The NLRP3 Inflammasome: An Overview of Mechanisms of Activation and Regulation

Abstract

The NLRP3 inflammasome is a critical component of the innate immune system that mediates caspase-1 activation and the secretion of proinflammatory cytokines IL-1β/IL-18 in response to microbial infection and cellular damage. However, the aberrant activation of the NLRP3 inflammasome has been linked with several inflammatory disorders, which include cryopyrin-associated periodic syndromes, Alzheimer's disease, diabetes, and atherosclerosis. The NLRP3 inflammasome is activated by diverse stimuli, and multiple molecular and cellular events, including ionic flux, mitochondrial dysfunction, and the production of reactive oxygen species, and lysosomal damage have been shown to trigger its activation. How NLRP3 responds to those signaling events and initiates the assembly of the NLRP3 inflammasome is not fully understood. In this review, we summarize our current understanding of the mechanisms of NLRP3 inflammasome activation by multiple signaling events, and its regulation by post-translational modifications and interacting partners of NLRP3.
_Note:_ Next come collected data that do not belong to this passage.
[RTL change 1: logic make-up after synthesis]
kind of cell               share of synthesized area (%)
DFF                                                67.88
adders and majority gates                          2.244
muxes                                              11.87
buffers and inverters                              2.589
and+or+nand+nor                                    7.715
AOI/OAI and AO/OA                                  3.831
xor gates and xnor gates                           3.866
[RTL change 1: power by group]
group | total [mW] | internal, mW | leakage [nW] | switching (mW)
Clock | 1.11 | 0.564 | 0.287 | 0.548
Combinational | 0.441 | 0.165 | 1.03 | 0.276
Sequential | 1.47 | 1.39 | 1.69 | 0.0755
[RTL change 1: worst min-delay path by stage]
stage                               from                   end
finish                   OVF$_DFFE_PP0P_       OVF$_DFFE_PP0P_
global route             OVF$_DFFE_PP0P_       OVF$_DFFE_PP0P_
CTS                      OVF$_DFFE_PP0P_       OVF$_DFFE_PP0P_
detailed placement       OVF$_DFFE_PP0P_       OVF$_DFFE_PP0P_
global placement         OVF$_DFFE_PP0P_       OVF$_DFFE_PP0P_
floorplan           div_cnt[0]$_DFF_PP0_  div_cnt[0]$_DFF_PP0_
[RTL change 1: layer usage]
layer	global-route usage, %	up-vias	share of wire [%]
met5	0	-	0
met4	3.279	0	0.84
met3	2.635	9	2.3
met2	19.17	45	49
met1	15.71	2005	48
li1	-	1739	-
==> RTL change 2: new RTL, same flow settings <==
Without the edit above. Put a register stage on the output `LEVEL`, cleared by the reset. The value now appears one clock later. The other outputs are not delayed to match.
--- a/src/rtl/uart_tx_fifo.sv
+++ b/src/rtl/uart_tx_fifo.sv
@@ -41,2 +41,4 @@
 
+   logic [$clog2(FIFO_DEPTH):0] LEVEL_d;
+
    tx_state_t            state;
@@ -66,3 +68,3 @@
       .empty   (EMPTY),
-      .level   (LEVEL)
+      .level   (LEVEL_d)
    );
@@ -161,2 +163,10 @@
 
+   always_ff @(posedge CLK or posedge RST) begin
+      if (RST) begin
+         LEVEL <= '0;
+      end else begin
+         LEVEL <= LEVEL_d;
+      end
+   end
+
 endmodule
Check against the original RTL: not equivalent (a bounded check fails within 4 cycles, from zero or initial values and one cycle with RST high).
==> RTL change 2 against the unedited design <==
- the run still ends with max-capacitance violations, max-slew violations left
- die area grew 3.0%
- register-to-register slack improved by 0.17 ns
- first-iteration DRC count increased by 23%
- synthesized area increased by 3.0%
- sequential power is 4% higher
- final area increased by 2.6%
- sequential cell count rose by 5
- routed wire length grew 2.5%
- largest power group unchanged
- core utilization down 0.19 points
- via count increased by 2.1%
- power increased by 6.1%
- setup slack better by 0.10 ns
**src/rtl/bcd2bin_pkg.sv**
```systemverilog
// Shared widths, state encoding and digit-validity helper for the BCD-to-binary converter.
package bcd2bin_pkg;

  localparam int DIGITS = 4;
  localparam int BCD_W  = 4 * DIGITS;
  localparam int BIN_W  = 14;
  localparam int ITER   = 14;
  localparam int CNT_W  = 4;

  typedef enum logic {
    IDLE = 1'b0,
    CONV = 1'b1
  } state_t;

  // True when any nibble holds a non-decimal code (A-F).
  function automatic logic bcd_invalid(input logic [BCD_W-1:0] d);
    logic bad;
    bad = 1'b0;
    for (int i = 0; i < DIGITS; i++) begin
      if (d[4*i +: 4] > 4'd9) bad = 1'b1;
    end
    return bad;
  endfunction

endpackage

```
**src/rtl/bcd_sub3_adj.sv**
```systemverilog
// Per-nibble correction for reverse double-dabble: a digit that is 8 or more
// after the right shift loses 3, so the digit stays decimal.
module bcd_sub3_adj (
  input  logic [3:0] din,
  output logic [3:0] dout
);

  assign dout = (din >= 4'd8) ? din - 4'd3 : din;

endmodule

```
**src/rtl/bcd2bin.sv**
```systemverilog
// Sequential 4-digit BCD to 14-bit binary converter, 14 clocks per conversion,
// start/done handshake; invalid digits are flagged one clock after acceptance.
module bcd2bin
  import bcd2bin_pkg::*;
(
  input  logic             clk,
  input  logic             rst,
  input  logic             start,
  input  logic [3:0]       bcd3,
  input  logic [3:0]       bcd2,
  input  logic [3:0]       bcd1,
  input  logic [3:0]       bcd0,
  output logic [BIN_W-1:0] bin,
  output logic             busy,
  output logic             done,
  output logic             err
);

  state_t             state;
  logic [BCD_W-1:0]   wb;
  logic [BIN_W-1:0]   wr;
  logic [CNT_W-1:0]   cnt;
  logic               err_pend;

  logic [BCD_W-1:0]       digits;
  logic [BCD_W+BIN_W-1:0] pair_sh;
  logic [BCD_W-1:0]       wb_sh;
  logic [BCD_W-1:0]       wb_adj;
  logic [BIN_W-1:0]       wr_sh;

  assign digits  = {bcd3, bcd2, bcd1, bcd0};
  assign pair_sh = {wb, wr} >> 1;
  assign wb_sh   = pair_sh[BCD_W+BIN_W-1:BIN_W];
  assign wr_sh   = pair_sh[BIN_W-1:0];

  for (genvar g = 0; g < DIGITS; g++) begin : g_adj
    bcd_sub3_adj u_adj (
      .din  (wb_sh[4*g +: 4]),
      .dout (wb_adj[4*g +: 4])
    );
  end

  always_ff @(posedge clk or posedge rst) begin
    if (rst) begin
      state    <= IDLE;
      wb       <= '0;
      wr       <= '0;
      cnt      <= '0;
      err_pend <= 1'b0;
      bin      <= '0;
      busy     <= 1'b0;
      done     <= 1'b0;
      err      <= 1'b0;
    end else begin
      done <= 1'b0;

      // Rejected request from the previous edge completes now.
      if (err_pend) begin
        err_pend <= 1'b0;
        done     <= 1'b1;
        err      <= 1'b1;
        bin      <= '0;
      end

      case (state)
        IDLE: begin
          if (start) begin
            wb  <= digits;
            wr  <= '0;
            cnt <= '0;
            if (bcd_invalid(digits)) begin
              err_pend <= 1'b1;
            end else begin
              state <= CONV;
              busy  <= 1'b1;
            end
          end
        end
        CONV: begin
          wb  <= wb_adj;
          wr  <= wr_sh;
          cnt <= cnt + CNT_W'(1);
          if (cnt == CNT_W'(ITER - 1)) begin
            bin   <= wr_sh;
            done  <= 1'b1;
            err   <= 1'b0;
            busy  <= 1'b0;
            state <= IDLE;
          end
        end
        default: state <= IDLE;
      endcase
    end
  end

endmodule

```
Keywords: Ionic flux; Lysosomal damage; Mitochondrial dysfunction; NLRP3 inflammasome; NLRP3 regulators; Post-translational modification; Priming; ROS.

Figure 1

A Two-Signal Model for NLRP3 Inflammasome Activation. The priming signal (signal 1, left) is provided by microbial components or endogenous cytokines, leading to the activation of the transcription factor NF-κB and subsequent upregulation of NLRP3 and pro-interleukin-1β (pro-IL-1β). Caspase-8 and FAS-mediated death domain protein (FADD), and NOD1/2 are involved in the priming step by regulating the NF-κB pathway. NLRP3 undergoes post-translational modifications that license its activation. The activation signal (signal 2, right) is provided by a variety of stimuli including extracellular ATP, pore-forming toxins, RNA viruses, and particulate matter. Multiple molecular or cellular events, including ionic flux, mitochondrial dysfunction and reactive oxygen species (ROS) generation, and lysosomal damage, have been shown to activate the NLRP3 inflammasome. BRCC3, BRCA1/BRCA2-containing complex subunit 3; IL-1R, IL-1β receptor; JNK1, JUN N-terminal kinase 1; PKD, protein kinase D; TLR, toll-like receptor; TNFR, tumor necrosis factor receptor.

Figure 2

Mechanism of Activation for the Non-Canonical and Alternative NLRP3 Inflammasome Pathways. Non-canonical NLRP3 inflammasome activation (left) is induced by LPS internalization into the cytosol by transfection or infection. Caspase-11/4/5 induces pyroptosis through the cleavage of GSDMD. This process also activates pannexin-1 through caspase-11 to release ATP and induce K⁺ efflux, which drives NLRP3 inflammasome assembly and release of IL-1β. The alternative NLRP3 inflammasome (right) is activated in human monocytes in response to LPS and requires receptor-interacting serine/threonine-protein kinase 1 (RIPK1), FADD, and caspase-8 for its activation. This pathway is K⁺ efflux independent and does not induce pyroptosis.

Figure 3

Post-translational Modifications and Regulators of NLRP3. NLRP3 is regulated via phosphorylation (P), ubiquitination (Ub), sumolyation (S), and s-nitrosylation (SN) through post-translational modifications. Post-translational modifications that positively affect NLRP3 activation are listed on the left and those that negatively act on NLRP3 to inhibit its activation are listed in the middle. Interacting partners of NLRP3 are listed on the right. ARIH2, ariadne homolog 2; BRCC3, BRCA1/BRCA2-containing complex subunit 3; FBX12, F-box/LRR-repeat protein 2; FBXO3, F-box only protein 3; JNK1, JUN N-terminal kinase 1; MAPL, mitochondrial-anchored protein ligase; MARCH7, membrane-associated RING finger protein 7; NO, nitric oxide; PKA, protein kinase A; PKD, protein kinase D; PP2A, phosphatase 2A; PTPN22, protein tyrosine phosphatase non-receptor 22; SENP6/7, sentrin/SUMO-specific proteases. GBP5, guanylate-binding protein 5; Hsp90, heat-shock protein 90; MARK4, microtubule-affinity regulating kinase 4; MIF, macrophage migration inhibitory factor; NEK7, NIMA-related kinase 7; PKR, double-stranded RNA-dependent protein kinase; STG1, suppressor of the G2 allele of skp1; TXNIP, thioredoxin-interacting protein.